====== Source material

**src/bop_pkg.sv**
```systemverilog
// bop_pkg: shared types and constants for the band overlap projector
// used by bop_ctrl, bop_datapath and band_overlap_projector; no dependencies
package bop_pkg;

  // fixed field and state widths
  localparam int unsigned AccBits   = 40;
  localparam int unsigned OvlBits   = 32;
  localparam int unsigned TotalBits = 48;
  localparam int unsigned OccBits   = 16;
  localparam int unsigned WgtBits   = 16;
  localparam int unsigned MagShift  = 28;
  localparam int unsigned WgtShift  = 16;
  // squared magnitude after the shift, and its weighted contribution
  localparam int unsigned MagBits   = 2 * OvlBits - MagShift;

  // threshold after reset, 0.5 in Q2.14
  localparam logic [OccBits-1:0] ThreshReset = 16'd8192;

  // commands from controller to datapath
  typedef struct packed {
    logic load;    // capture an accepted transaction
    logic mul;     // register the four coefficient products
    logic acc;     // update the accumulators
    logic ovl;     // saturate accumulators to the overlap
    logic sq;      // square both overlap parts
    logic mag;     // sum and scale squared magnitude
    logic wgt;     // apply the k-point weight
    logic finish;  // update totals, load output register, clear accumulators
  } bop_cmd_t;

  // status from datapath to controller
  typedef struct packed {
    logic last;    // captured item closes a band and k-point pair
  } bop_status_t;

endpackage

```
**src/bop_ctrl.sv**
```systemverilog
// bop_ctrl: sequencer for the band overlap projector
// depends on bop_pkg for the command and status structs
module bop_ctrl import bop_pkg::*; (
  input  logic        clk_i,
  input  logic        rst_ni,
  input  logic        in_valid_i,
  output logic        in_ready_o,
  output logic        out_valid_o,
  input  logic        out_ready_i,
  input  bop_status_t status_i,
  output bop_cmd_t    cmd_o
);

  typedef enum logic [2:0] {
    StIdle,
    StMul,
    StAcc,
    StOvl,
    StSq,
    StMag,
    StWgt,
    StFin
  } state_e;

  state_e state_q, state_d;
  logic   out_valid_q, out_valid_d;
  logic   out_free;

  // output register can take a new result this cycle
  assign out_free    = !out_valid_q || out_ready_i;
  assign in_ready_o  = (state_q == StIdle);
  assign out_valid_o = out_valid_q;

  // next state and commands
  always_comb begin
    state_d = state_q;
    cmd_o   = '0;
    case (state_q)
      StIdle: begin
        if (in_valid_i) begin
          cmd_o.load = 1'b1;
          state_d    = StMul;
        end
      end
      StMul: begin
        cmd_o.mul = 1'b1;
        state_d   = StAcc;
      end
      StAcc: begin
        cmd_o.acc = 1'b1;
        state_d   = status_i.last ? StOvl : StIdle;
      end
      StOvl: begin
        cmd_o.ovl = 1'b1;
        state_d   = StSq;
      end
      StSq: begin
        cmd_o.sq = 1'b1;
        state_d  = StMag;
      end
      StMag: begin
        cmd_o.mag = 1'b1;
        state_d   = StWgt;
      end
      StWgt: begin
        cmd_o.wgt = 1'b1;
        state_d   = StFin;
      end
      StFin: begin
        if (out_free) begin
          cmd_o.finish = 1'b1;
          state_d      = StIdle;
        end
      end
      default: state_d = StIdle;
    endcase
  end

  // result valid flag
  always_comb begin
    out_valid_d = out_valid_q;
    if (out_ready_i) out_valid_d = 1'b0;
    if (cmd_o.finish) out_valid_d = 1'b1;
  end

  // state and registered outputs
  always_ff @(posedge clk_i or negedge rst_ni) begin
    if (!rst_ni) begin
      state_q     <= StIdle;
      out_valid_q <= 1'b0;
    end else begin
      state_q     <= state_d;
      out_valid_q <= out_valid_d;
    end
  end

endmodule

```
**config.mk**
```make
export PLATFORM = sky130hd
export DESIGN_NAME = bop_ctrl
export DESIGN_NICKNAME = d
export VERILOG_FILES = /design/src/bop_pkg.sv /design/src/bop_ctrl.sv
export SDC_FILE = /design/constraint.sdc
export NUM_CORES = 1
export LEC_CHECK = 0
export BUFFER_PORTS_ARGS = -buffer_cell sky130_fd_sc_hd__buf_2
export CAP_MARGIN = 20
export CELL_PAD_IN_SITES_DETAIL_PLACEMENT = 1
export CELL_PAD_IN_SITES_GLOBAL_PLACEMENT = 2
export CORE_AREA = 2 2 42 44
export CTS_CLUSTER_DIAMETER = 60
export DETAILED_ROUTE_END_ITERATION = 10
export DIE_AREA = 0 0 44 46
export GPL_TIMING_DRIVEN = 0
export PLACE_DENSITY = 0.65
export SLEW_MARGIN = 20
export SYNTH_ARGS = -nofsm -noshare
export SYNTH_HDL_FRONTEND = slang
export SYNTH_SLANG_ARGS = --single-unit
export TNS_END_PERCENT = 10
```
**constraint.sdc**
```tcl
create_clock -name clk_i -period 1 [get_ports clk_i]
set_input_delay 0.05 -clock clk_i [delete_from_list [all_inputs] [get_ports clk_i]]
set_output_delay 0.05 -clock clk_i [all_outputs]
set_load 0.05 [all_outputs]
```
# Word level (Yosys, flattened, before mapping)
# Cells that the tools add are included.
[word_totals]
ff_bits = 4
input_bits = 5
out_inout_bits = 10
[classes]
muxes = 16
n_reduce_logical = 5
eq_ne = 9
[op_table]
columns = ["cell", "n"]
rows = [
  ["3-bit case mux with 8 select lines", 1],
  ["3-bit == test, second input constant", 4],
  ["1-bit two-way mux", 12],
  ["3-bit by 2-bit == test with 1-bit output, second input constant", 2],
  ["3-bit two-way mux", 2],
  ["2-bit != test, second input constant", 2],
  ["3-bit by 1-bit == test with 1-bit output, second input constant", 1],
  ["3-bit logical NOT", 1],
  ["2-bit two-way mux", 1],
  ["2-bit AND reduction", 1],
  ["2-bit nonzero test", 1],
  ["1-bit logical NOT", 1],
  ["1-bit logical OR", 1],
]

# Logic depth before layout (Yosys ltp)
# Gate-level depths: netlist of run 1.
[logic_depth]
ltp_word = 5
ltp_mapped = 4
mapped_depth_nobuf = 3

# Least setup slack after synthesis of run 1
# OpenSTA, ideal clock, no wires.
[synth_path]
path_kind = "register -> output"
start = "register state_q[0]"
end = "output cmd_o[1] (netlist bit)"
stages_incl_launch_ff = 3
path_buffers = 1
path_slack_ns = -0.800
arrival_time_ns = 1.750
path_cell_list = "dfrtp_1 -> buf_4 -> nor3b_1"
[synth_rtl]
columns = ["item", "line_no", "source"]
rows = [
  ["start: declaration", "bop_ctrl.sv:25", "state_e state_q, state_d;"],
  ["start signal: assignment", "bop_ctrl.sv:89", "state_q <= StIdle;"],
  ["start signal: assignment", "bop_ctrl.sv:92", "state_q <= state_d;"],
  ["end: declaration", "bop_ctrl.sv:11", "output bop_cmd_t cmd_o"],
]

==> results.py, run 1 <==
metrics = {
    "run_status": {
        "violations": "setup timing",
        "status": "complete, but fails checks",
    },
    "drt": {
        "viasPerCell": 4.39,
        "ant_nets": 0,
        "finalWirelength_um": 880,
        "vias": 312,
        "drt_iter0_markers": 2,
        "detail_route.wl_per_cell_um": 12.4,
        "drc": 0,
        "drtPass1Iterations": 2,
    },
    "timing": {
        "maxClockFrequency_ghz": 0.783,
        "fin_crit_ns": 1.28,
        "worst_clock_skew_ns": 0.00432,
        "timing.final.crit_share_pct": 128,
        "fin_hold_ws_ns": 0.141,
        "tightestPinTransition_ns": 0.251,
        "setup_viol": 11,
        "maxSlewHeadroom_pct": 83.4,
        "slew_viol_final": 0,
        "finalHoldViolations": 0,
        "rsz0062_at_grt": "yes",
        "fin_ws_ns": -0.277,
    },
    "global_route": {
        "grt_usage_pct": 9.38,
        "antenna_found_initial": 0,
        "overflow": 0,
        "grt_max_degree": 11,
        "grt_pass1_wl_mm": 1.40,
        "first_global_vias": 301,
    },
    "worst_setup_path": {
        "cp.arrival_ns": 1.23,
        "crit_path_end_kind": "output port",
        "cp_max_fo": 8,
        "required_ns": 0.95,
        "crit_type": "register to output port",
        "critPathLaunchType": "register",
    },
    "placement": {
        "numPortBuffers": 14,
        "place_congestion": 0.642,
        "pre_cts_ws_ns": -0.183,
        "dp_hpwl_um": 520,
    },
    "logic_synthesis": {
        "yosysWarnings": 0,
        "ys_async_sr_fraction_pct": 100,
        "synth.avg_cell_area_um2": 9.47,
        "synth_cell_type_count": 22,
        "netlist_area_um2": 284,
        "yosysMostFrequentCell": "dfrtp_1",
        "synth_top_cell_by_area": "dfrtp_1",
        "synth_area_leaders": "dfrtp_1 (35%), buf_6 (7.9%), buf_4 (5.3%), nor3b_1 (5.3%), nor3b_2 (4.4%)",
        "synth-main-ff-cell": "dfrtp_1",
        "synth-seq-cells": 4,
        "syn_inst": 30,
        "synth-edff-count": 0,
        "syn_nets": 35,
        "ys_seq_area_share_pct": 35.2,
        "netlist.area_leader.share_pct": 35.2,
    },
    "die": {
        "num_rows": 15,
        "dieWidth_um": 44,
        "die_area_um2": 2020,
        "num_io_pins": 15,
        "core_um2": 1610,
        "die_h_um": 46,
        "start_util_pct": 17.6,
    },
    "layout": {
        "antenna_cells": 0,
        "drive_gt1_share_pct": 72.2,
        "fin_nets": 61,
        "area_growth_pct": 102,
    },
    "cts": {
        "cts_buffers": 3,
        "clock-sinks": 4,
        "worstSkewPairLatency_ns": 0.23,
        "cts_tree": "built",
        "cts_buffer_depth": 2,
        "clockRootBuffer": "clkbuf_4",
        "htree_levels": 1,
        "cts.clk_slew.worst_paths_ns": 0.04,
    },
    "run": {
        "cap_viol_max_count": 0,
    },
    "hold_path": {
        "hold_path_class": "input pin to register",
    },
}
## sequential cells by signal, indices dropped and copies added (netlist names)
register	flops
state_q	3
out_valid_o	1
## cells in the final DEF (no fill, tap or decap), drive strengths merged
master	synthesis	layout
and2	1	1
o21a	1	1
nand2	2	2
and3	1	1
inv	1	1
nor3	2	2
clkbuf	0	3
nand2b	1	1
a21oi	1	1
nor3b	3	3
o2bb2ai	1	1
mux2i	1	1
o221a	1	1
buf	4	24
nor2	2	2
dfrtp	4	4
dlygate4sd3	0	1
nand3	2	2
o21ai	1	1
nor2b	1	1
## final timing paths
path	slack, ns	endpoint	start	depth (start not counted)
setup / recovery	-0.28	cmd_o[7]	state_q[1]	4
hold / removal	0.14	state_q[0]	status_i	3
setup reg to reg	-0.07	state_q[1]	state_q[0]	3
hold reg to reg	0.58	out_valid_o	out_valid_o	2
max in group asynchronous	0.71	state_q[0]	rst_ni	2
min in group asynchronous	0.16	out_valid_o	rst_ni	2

============
====== Source material

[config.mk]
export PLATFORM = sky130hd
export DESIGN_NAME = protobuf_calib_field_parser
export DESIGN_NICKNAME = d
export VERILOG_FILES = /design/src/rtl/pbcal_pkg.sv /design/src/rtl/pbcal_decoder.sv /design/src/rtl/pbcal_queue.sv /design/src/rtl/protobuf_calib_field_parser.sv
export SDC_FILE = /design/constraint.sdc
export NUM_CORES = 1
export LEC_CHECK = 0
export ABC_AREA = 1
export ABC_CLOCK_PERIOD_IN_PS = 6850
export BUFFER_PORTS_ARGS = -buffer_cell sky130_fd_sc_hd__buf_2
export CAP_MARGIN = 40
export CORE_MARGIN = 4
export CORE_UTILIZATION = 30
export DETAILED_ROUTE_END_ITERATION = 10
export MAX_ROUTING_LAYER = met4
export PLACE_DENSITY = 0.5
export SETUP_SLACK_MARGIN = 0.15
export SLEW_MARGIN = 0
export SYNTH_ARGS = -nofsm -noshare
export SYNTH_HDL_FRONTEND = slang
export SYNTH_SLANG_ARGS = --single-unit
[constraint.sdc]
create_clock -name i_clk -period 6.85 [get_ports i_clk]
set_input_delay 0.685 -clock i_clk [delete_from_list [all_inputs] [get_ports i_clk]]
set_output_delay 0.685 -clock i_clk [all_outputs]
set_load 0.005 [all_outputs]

============

### Task brief:
What you give back should be only the lines of the records above, starting at the line with "max in group" and ending at the line with "min in group", restated word for word.

### Reply to the task:
max in group asynchronous	0.71	state_q[0]	rst_ni	2
min in group asynchronous	0.16	out_valid_o	rst_ni	2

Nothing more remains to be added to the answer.